The Strategic Imperative for Health Plans
Optimizing risk is now a fundamental challenge for health plans amid escalating costs, regulatory shifts, and dynamic member behaviors. Today, advanced payer risk optimization solutions – covering analytics, compliance automation, utilization management, and digital engagement – are essential to safeguard margins, adapt to evolving regulations, and deliver value-based care.
Through our sector analysis, we have identified four core risk strategy investment imperatives that leading payers must address:
1. Maintaining Star Ratings
Gaps in care – such as missed preventive screenings, immunizations, or medication nonadherence – significantly reduce plan performance on key Star Ratings metrics (e.g., HEDIS, CAHPS). Addressing these gaps is vital for achieving higher ratings, which drive bonus payments, enrollment growth, and competitive positioning.
- From 2022 to 2025, the percentage of MA members enrolled in plans rated four stars or higher fell from 89.5% to 62.1%, reflecting stricter CMS thresholds and the reversal of temporary, pandemic-era methodologies.

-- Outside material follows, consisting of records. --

### src/rtl/if_id_fetch_stage.sv
// Instruction-fetch stage and IF/ID pipeline register.
// Owns the fetch PC, drives the instruction-memory address, and latches the
// fetched word and its PC for decode. Stalls hold everything. Redirects load
// the branch target and flush IF/ID with a bubble. Event counters track
// accepted fetches, stalled cycles and redirect cycles.
module if_id_fetch_stage #(
    parameter logic [63:0] RESET_PC  = 64'h0,
    parameter logic [31:0] NOP_INSTR = 32'h0000_0013,
    parameter int          CNT_W     = 32
) (
    input  logic             clk,
    input  logic             reset,
    input  logic             stall,
    input  logic             branch_taken,
    input  logic [63:0]      branch_target,
    output logic [63:0]      imem_addr,
    input  logic [31:0]      imem_rdata,
    output logic [63:0]      pc_out,
    output logic [63:0]      if_id_pc,
    output logic [31:0]      if_id_instr,
    output logic             if_id_valid,
    output logic [CNT_W-1:0] fetch_count,
    output logic [CNT_W-1:0] stall_count,
    output logic [CNT_W-1:0] flush_count
);

    logic [63:0]      pc_q,        pc_d;
    logic [63:0]      if_pc_q,     if_pc_d;
    logic [31:0]      if_instr_q,  if_instr_d;
    logic             if_valid_q,  if_valid_d;
    logic [CNT_W-1:0] fetch_cnt_q, fetch_cnt_d;
    logic [CNT_W-1:0] stall_cnt_q, stall_cnt_d;
    logic [CNT_W-1:0] flush_cnt_q, flush_cnt_d;

    // Next-state selection: redirect beats stall (older instruction), stall beats advance.
    always_comb begin
        pc_d        = pc_q;
        if_pc_d     = if_pc_q;
        if_instr_d  = if_instr_q;
        if_valid_d  = if_valid_q;
        fetch_cnt_d = fetch_cnt_q;
        stall_cnt_d = stall_cnt_q;
        flush_cnt_d = flush_cnt_q;
        if (branch_taken) begin
            // Target is forced word-aligned; the word fetched this cycle is dropped.
            pc_d        = branch_target & ~64'h3;
            if_pc_d     = 64'h0;
            if_instr_d  = NOP_INSTR;
            if_valid_d  = 1'b0;
            flush_cnt_d = flush_cnt_q + CNT_W'(1);
        end else if (stall) begin
            stall_cnt_d = stall_cnt_q + CNT_W'(1);
        end else begin
            pc_d        = pc_q + 64'd4;
            if_pc_d     = pc_q;
            if_instr_d  = imem_rdata;
            if_valid_d  = 1'b1;
            fetch_cnt_d = fetch_cnt_q + CNT_W'(1);
        end
    end

    // State registers with synchronous reset overriding all other inputs.
    always_ff @(posedge clk) begin
        if (reset) begin
            pc_q        <= RESET_PC;
            if_pc_q     <= 64'h0;
            if_instr_q  <= NOP_INSTR;
            if_valid_q  <= 1'b0;
            fetch_cnt_q <= '0;
            stall_cnt_q <= '0;
            flush_cnt_q <= '0;
        end else begin
            pc_q        <= pc_d;
            if_pc_q     <= if_pc_d;
            if_instr_q  <= if_instr_d;
            if_valid_q  <= if_valid_d;
            fetch_cnt_q <= fetch_cnt_d;
            stall_cnt_q <= stall_cnt_d;
            flush_cnt_q <= flush_cnt_d;
        end
    end

    assign imem_addr   = pc_q;
    assign pc_out      = pc_q;
    assign if_id_pc    = if_pc_q;
    assign if_id_instr = if_instr_q;
    assign if_id_valid = if_valid_q;
    assign fetch_count = fetch_cnt_q;
    assign stall_count = stall_cnt_q;
    assign flush_count = flush_cnt_q;

endmodule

- Achieving 4+ Star Ratings qualifies plans for approximately 5% additional bonus payments per enrollee.
- Over 82% of executives in HEP’s annual survey named digital tools for identifying care gaps as their top strategy to improve Star Ratings.

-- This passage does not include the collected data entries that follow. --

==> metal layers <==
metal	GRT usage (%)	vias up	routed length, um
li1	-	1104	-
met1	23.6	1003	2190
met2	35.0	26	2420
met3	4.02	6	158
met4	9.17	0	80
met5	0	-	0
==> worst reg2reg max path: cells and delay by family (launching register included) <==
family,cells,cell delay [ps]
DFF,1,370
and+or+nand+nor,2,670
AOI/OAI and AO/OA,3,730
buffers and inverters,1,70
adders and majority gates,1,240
<file path="src/rtl/vga_timing_gen_pkg.sv">
// Shared 640x480@60 Hz timing constants and small helpers for the VGA timing generator,
// the pixel generator and the game logic.
package vga_timing_gen_pkg;

    localparam int unsigned CNT_W = 10;
    localparam int unsigned FC_W  = 16;

    localparam int unsigned DEF_CLK_DIV = 4;
    localparam int unsigned DEF_H_TOTAL = 800;
    localparam int unsigned DEF_H_SYNC  = 96;
    localparam int unsigned DEF_H_START = 144;
    localparam int unsigned DEF_H_END   = 784;
    localparam int unsigned DEF_V_TOTAL = 525;
    localparam int unsigned DEF_V_SYNC  = 2;
    localparam int unsigned DEF_V_START = 35;
    localparam int unsigned DEF_V_END   = 515;

    // Half-open interval test lo <= x < hi on a scan coordinate.
    function automatic logic in_window(
        input logic [CNT_W-1:0] x,
        input logic [CNT_W-1:0] lo,
        input logic [CNT_W-1:0] hi
    );
        return (x >= lo) && (x < hi);
    endfunction

endpackage

</file>
<file path="src/rtl/vga_timing_gen_pix_en_gen.sv">
// Pixel-enable divider: one-clock pulse every CLK_DIV system clocks.
// With CLK_DIV=1 the counter is a constant 0 and the pulse is permanently high.
module vga_timing_gen_pix_en_gen #(
    parameter int unsigned CLK_DIV = 4
) (
    input  logic clk_i,
    input  logic rst_ni,
    output logic pix_en_o
);

    localparam int unsigned    DIV_W    = (CLK_DIV > 1) ? $clog2(CLK_DIV) : 1;
    localparam logic [DIV_W-1:0] DIV_LAST = DIV_W'(CLK_DIV - 1);

    logic [DIV_W-1:0] div_q;
    logic [DIV_W-1:0] div_d;

    // Next divider value: wrap after the last phase.
    always_comb begin
        div_d = div_q;
        if (div_q == DIV_LAST) begin
            div_d = {DIV_W{1'b0}};
        end else begin
            div_d = div_q + DIV_W'(1);
        end
    end

    // Divider state register.
    always_ff @(posedge clk_i or negedge rst_ni) begin
        if (!rst_ni) begin
            div_q <= {DIV_W{1'b0}};
        end else begin
            div_q <= div_d;
        end
    end

    assign pix_en_o = (div_q == DIV_LAST);

endmodule

</file>
<file path="src/rtl/vga_timing_gen.sv">
// VGA scan timing generator: pixel/line counters, registered bright/sync decodes,
// vblank and frame ticks, and a free-running frame counter.
module vga_timing_gen
    import vga_timing_gen_pkg::*;
#(
    parameter int unsigned CLK_DIV = DEF_CLK_DIV,
    parameter int unsigned H_TOTAL = DEF_H_TOTAL,
    parameter int unsigned H_SYNC  = DEF_H_SYNC,
    parameter int unsigned H_START = DEF_H_START,
    parameter int unsigned H_END   = DEF_H_END,
    parameter int unsigned V_TOTAL = DEF_V_TOTAL,
    parameter int unsigned V_SYNC  = DEF_V_SYNC,
    parameter int unsigned V_START = DEF_V_START,
    parameter int unsigned V_END   = DEF_V_END
) (
    input  logic             clk,
    input  logic             rst_l,
    output logic [CNT_W-1:0] hCount,
    output logic [CNT_W-1:0] vCount,
    output logic             bright,
    output logic             hSync,
    output logic             vSync,
    output logic             pix_en,
    output logic             vblank_tick,
    output logic             frame_tick,
    output logic [FC_W-1:0]  frame_count
);

    localparam logic [CNT_W-1:0] H_LAST    = CNT_W'(H_TOTAL - 1);
    localparam logic [CNT_W-1:0] V_LAST    = CNT_W'(V_TOTAL - 1);
    localparam logic [CNT_W-1:0] V_VIS_END = CNT_W'(V_END - 1);
    localparam logic [CNT_W-1:0] H_SYNC_C  = CNT_W'(H_SYNC);
    localparam logic [CNT_W-1:0] V_SYNC_C  = CNT_W'(V_SYNC);
    localparam logic [CNT_W-1:0] H_START_C = CNT_W'(H_START);
    localparam logic [CNT_W-1:0] H_END_C   = CNT_W'(H_END);
    localparam logic [CNT_W-1:0] V_START_C = CNT_W'(V_START);
    localparam logic [CNT_W-1:0] V_END_C   = CNT_W'(V_END);

    logic             pix_en_s;
    logic             line_end_s;
    logic             frame_end_s;
    logic             vblank_s;

    logic [CNT_W-1:0] h_q, h_d;
    logic [CNT_W-1:0] v_q, v_d;
    logic             bright_q, bright_d;
    logic             hsync_q, hsync_d;
    logic             vsync_q, vsync_d;
    logic [FC_W-1:0]  fc_q, fc_d;

    vga_timing_gen_pix_en_gen #(
        .CLK_DIV (CLK_DIV)
    ) u_pix_en_gen (
        .clk_i    (clk),
        .rst_ni   (rst_l),
        .pix_en_o (pix_en_s)
    );

    assign line_end_s  = pix_en_s && (h_q == H_LAST);
    assign frame_end_s = line_end_s && (v_q == V_LAST);
    assign vblank_s    = line_end_s && (v_q == V_VIS_END);

    // Scan position next state: h wraps at line end, v steps only on line end.
    always_comb begin
        h_d = h_q;
        v_d = v_q;
        if (pix_en_s) begin
            if (h_q == H_LAST) begin
                h_d = {CNT_W{1'b0}};
                if (v_q == V_LAST) begin
                    v_d = {CNT_W{1'b0}};
                end else begin
                    v_d = v_q + CNT_W'(1);
                end
            end else begin
                h_d = h_q + CNT_W'(1);
                v_d = v_q;
            end
        end else begin
            h_d = h_q;
            v_d = v_q;
        end
    end

    // Decodes use next-state counters so the registered flags line up with hCount/vCount.
    always_comb begin
        bright_d = in_window(h_d, H_START_C, H_END_C) && in_window(v_d, V_START_C, V_END_C);
        hsync_d  = !(h_d < H_SYNC_C);
        vsync_d  = !(v_d < V_SYNC_C);
    end

    // Frame counter next state, wrapping naturally at the top of its range.
    always_comb begin
        fc_d = fc_q;
        if (frame_end_s) begin
            fc_d = fc_q + FC_W'(1);
        end else begin
            fc_d = fc_q;
        end
    end

    // Counter, decode and frame-count registers.
    always_ff @(posedge clk or negedge rst_l) begin
        if (!rst_l) begin
            h_q      <= {CNT_W{1'b0}};
            v_q      <= {CNT_W{1'b0}};
            bright_q <= 1'b0;
            hsync_q  <= 1'b0;
            vsync_q  <= 1'b0;
            fc_q     <= {FC_W{1'b0}};
        end else begin
            h_q      <= h_d;
            v_q      <= v_d;
            bright_q <= bright_d;
            hsync_q  <= hsync_d;
            vsync_q  <= vsync_d;
            fc_q     <= fc_d;
        end
    end

    assign hCount      = h_q;
    assign vCount      = v_q;
    assign bright      = bright_q;
    assign hSync       = hsync_q;
    assign vSync       = vsync_q;
    assign pix_en      = pix_en_s;
    assign vblank_tick = vblank_s;
    assign frame_tick  = frame_end_s;
    assign frame_count = fc_q;

endmodule
</file>
<file path="config.mk">
export PLATFORM = sky130hd
export DESIGN_NAME = vga_timing_gen
export DESIGN_NICKNAME = d
export VERILOG_FILES = /design/src/rtl/vga_timing_gen_pkg.sv /design/src/rtl/vga_timing_gen_pix_en_gen.sv /design/src/rtl/vga_timing_gen.sv
export SDC_FILE = /design/constraint.sdc
export NUM_CORES = 1
export LEC_CHECK = 0
export ABC_CLOCK_PERIOD_IN_PS = 5900
export CAP_MARGIN = 20
export CORE_MARGIN = 5
export CORE_UTILIZATION = 55
export DETAILED_ROUTE_END_ITERATION = 16
export PLACE_DENSITY = 0.82
export SLEW_MARGIN = 20
export SYNTH_ARGS = -nofsm -noshare
export SYNTH_HDL_FRONTEND = slang
export SYNTH_HIERARCHICAL = 1
export SYNTH_SLANG_ARGS = --single-unit
</file>
<file path="constraint.sdc">
create_clock -name clk -period 5.9 [get_ports clk]
set_input_delay 0.885 -clock clk [delete_from_list [all_inputs] [get_ports clk]]
set_output_delay 0.885 -clock clk [all_outputs]
set_load 0.01 [all_outputs]
</file>
==> run_results.csv <==
group,metric,value,unit
outcome,outcome,"finished, final reports clean",
route,first_iter_violations,73,
global_route,grt.total_usage,18.5,%
pwr,fin_total_pwr,0.000548,W
floorplan,dieArea,0.00521,mm^2
floorplan,std_cell_rows,22,
layout,area_delta_synth_final,27.0,%
layout,num-nets-final,261,
clock_tree,cts_hold_buf,0,
floorplan,ios,44,
place,gp_routability_congestion,0.940,
global_route,grt_max_degree,42,
sta,slew_viol_final,0,
synthesis,synth_compound_area_share,10.2,%
clock_tree,cts.sinks,41,
synthesis,synthMuxAreaShare,1.00,%
setup_path,critPathArrivalTime,2540,ps
synthesis,synth-simple-area-share,23.2,%
clock_tree,postCtsSetupBuffers,0,
setup_path,critPathCapture,"frame_tick",
route,vias,1698,
min_path,min_path_type,"register to register",
layout,diodes,0,
synthesis,ys.warnings.count,6,
sta,finalCriticalPeriod,3430,ps
route,wl,4410,um
clock_tree,cts_made_buffers,5,
clock_tree,cts_resized,0,
pwr,p_leak,1.24,nW
sta,setup_slack,2470,ps
setup_path,r2r-end,"hSync",
clock_tree,clk_latency,290,ps
pwr,power_density,203,mW/mm^2
sta,hold_viol_final,0,
setup_path,regToRegSetupSlack,3150,ps
clock_tree,root_buffer,"clkbuf_8",
synthesis,synth.top_cell.area_share,48.3,%
synthesis,synthArstFlopShare,100,%
route,vias_per_cell,5.62,
setup_path,critPathLaunchType,"register",
synthesis,yosysSeqAreaShare,48.3,%
floorplan,die_h,72.2,um
place,dp_worst_setup_slack,2820,ps
synthesis,synth_seq_cells,41,
global_route,grt_antenna_before_repair,0,
floorplan,coreArea,0.00372,mm^2
clock_tree,path_clk_slew,70,ps
route,route.detailed.drc,0,
synthesis,synth_top_family_by_area,"simple AND/OR/NAND/NOR gates",
clock_tree,cts_htree_levels,2,
global_route,grt_pass1_vias,1586,
setup_path,cp-end-kind,"output pin",
sta,setup_viol,0,
global_route,grt_first_pass_wirelength,7580,um
route,drtPass1Iterations,4,
route,ant_nets,0,
setup_path,regToRegStartpoint,"u_pix_en_gen/div_q[0]",
sta,slew_headroom,42.0,%
setup_path,worst-setup-path-type,"register to output pin",
sta,tns,0,ps
layout,layout-drive-gt1-share,7.09,%
setup_path,cp_max_fo,12,
synthesis,netlist_area,0.00213,mm^2
synthesis,synthAdderAreaFrac,3.53,%
synthesis,synth_edf_count,0,
synthesis,synthFlopType,"dfrtp_1",
floorplan,fp.dieW,72.2,um
run,cap_violations,0,
synthesis,synth-xor-area-share,10.3,%
setup_path,worst_ep_required_time,5020,ps
global_route,grt-ovfl-total,0,
place,placed_area,0.00256,mm^2
sta,hold_ws,428,ps
clock_tree,cts.path.max_buffers,2,
floorplan,initial_core_util,57.2,%
synthesis,synthTopCellsByArea,"dfrtp_1, xnor2_1, nand2_1",
pwr,worst_ir_drop_vdd,0.000149,V
setup_path,critPathLaunch,"u_pix_en_gen/div_q[0]",
sta,period_share,58.1,%
sta,rsz0062_at_grt,"no",
sta,worst_pin_slew,870,ps
sta,max_freq,292,MHz
synthesis,syn_inst,209,
setup_path,worst-r2r-cell-count,8,
route,wl_per_cell,14.6,um
synthesis,synth_nets,217,
synthesis,synth_largest_area_cell,"dfrtp_1",
sta,skew,5.47,ps
clock_tree,tritoncts,"done",
synthesis,postSynthAreaPerCell,10.2,um^2
place,port_buffers,43,
place,place_hpwl,3150,um
layout,final_area,0.00270,mm^2
synthesis,ys_types,50,
-- worst max-delay path, stage by stage (launching register included) --
cell and delay, ps:
dfrtp_1 350, ha_1 340, and4_4 300, nand4b_2 310
nor2_2 350, clkdlybuf4s50_1 600
-- metrics by stage --
stage | cells | util [%]
after CTS | 302 | 72.6
after floorplan | 209 | -
after global routing | 302 | 72.6
after detailed placement | 294 | 69.0
after global placement | 294 | 69.0
final | 302 | 72.6
-- flip-flops by register name, summed over array words and instances, names as in the netlist --
register            flops
bright                  1
frame_count            16
hCount                 10
hSync                   1
u_pix_en_gen/div_q      2
vCount                 10
vSync                   1
-- cell usage in the layout (no fill, tap or decap), types with 2 or more instances in the layout --
master / Yosys / final
bufinv_16: 0 / 2
nor2b_1: 2 / 2
nor3_1: 6 / 6
nand4_1: 4 / 4
and4_1: 3 / 3
or4_1: 2 / 2
o31ai_2: 2 / 2
ha_1: 6 / 6
xor2_1: 10 / 10
o21ai_0: 8 / 8
clkbuf_8: 0 / 5
clkdlybuf4s50_1: 0 / 42
dfrtp_1: 41 / 41
nor2_1: 19 / 19
and4b_1: 2 / 2
xnor2_1: 15 / 15
and3_1: 7 / 7
nand2_1: 25 / 25
o21ai_1: 2 / 2
a21oi_1: 3 / 3
a21boi_0: 2 / 2
nand3_1: 11 / 11
inv_1: 7 / 7
-- report_power, final --
part	switching [W]	leakage, nW	total [W]	internal (W)
sequential	0	0.559	0.000281	0.000281
clock	0.0000941	0.0681	0.000262	0.000168
combinational	0.00000503	0.611	0.00000527	0.000000239
total	0.0000991	1.24	0.000548	0.000449
-- synth_stat cells (2+ instances only) --
master / count
dfrtp_1: 41
nand2_1: 25
nor2_1: 19
xnor2_1: 15
nand3_1: 11
xor2_1: 10
o21ai_0: 8
and3_1: 7
inv_1: 7
ha_1: 6
nor3_1: 6
nand4_1: 4
a21oi_1: 3
and4_1: 3
a21boi_0: 2
and4b_1: 2
buf_4: 2
buf_6: 2
nor2b_1: 2
o21ai_1: 2
o31ai_2: 2
or4_1: 2
-- worst min-delay path by stage --
| stage | from | endpoint | slack [ps] | depth (start not counted) |
|---|---|---|---|---|
| final | u_pix_en_gen/div_q[0] | u_pix_en_gen/div_q[0] | 430 | 1 |
| after global routing | u_pix_en_gen/div_q[0] | u_pix_en_gen/div_q[0] | 440 | 1 |
| after CTS | u_pix_en_gen/div_q[0] | u_pix_en_gen/div_q[0] | 430 | 1 |
| after detailed placement | u_pix_en_gen/div_q[0] | u_pix_en_gen/div_q[0] | 420 | 1 |
| after global placement | u_pix_en_gen/div_q[0] | u_pix_en_gen/div_q[0] | 410 | 1 |
| after floorplan | u_pix_en_gen/div_q[0] | u_pix_en_gen/div_q[0] | 400 | 1 |
-- cell type report --
| class | instances | area [um^2] |
|---|---|---|
| inverters | 7 | 26.3 |
| repair buffers | 43 | 425 |
| clock inverters | 3 | 65.1 |
| clock buffers | 5 | 68.8 |
| multi-input cells | 155 | 1030 |
| fillers | 285 | 1020 |
| flip-flops and latches | 41 | 1030 |
| well taps | 48 | 60.1 |
-- routing by layer --
metal	GRT usage [%]	routed length, um
met1	24.5	1990
met2	27.9	2020
met3	6.65	321
met4	6.47	68
met5	0	0
-- logic make-up (layout without fill, tap and decap cells) --
family,after synthesis,in the layout
muxes,2,2
adders and majority gates,6,6
xor gates and xnor gates,25,25
buffers and inverters,13,58
DFF,41,41
AOI/OAI and AO/OA,30,30
and+or+nand+nor,92,92
No activity file was read; power rests on OpenSTA's default activity.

2. Delegating Risk to Providers
In response to new risks, payers are increasingly moving toward risk delegation – transferring greater financial accountability to providers, who are best positioned to prevent high-cost events.
Key developments include:
- 47% of payer executives plan to increase risk delegation to providers in their 2025 Medicare Advantage strategies.
- Provider network management is a top investment priority, with 23% of healthcare CIOs focusing on data and application platforms to optimize networks, ensure compliance, and retain members.
- Accurate provider directory and credentialing tools are now essential for success in risk-based arrangements. Directory inaccuracies (“ghost networks”) affect care access, cause surprise billing, and erode member trust, with studies showing >80% inaccuracy rates in large directories.
3. Managing the V28 Risk Adjustment Model
CMS’s updated V28 risk adjustment model, phased in from 2024 to 2026, aims to improve payment accuracy and align incentives with clinical realities.
- ICD-10 to HCC Realignment removed over 2,000 diagnosis codes, concentrating on those most predictive of future costs.
- The model now emphasizes clinical severity, raising RAF scores for serious chronic conditions, while “resolved” or less predictive diagnoses are deprioritized.
- Documentation standards are higher: unsupported codes are less likely to impact risk scores, requiring more rigorous and accurate coding.
Implications:
- CMS will audit all ~550 eligible MA plans (up from ~60 previously), requiring enhanced risk adjustment documentation or facing penalties.
- The average risk score for MA plans may drop by 2–3%, directly impacting reimbursements.
- Adaptation demands investment in advanced technology solutions and ongoing staff training to meet the new standards.
4. Impact of Increased RADV and Compliance Scrutiny
Compliance risk is escalating. CMS will now conduct annual audits on all eligible plans, increasing both the volume and intensity of review.
- Audit reach expanded: up to 200 records audited per plan, with the CMS coding team expanding from 40 to 2,000 professionals.
- Strict deadlines: Final submission windows for deleting unsupported diagnoses (2020–2024) mark the narrowest opportunity for correction before audits begin.
- Audit readiness depends on: retrospective audit preparation, robust clinical documentation, accurate coding, and ongoing compliance monitoring.
Additionally, many plans have aggressively deployed AI and analytics without commensurate investment in compliance, creating risk and opportunity: vendors able to deliver integrated, compliance-first solutions are increasingly valuable as partners.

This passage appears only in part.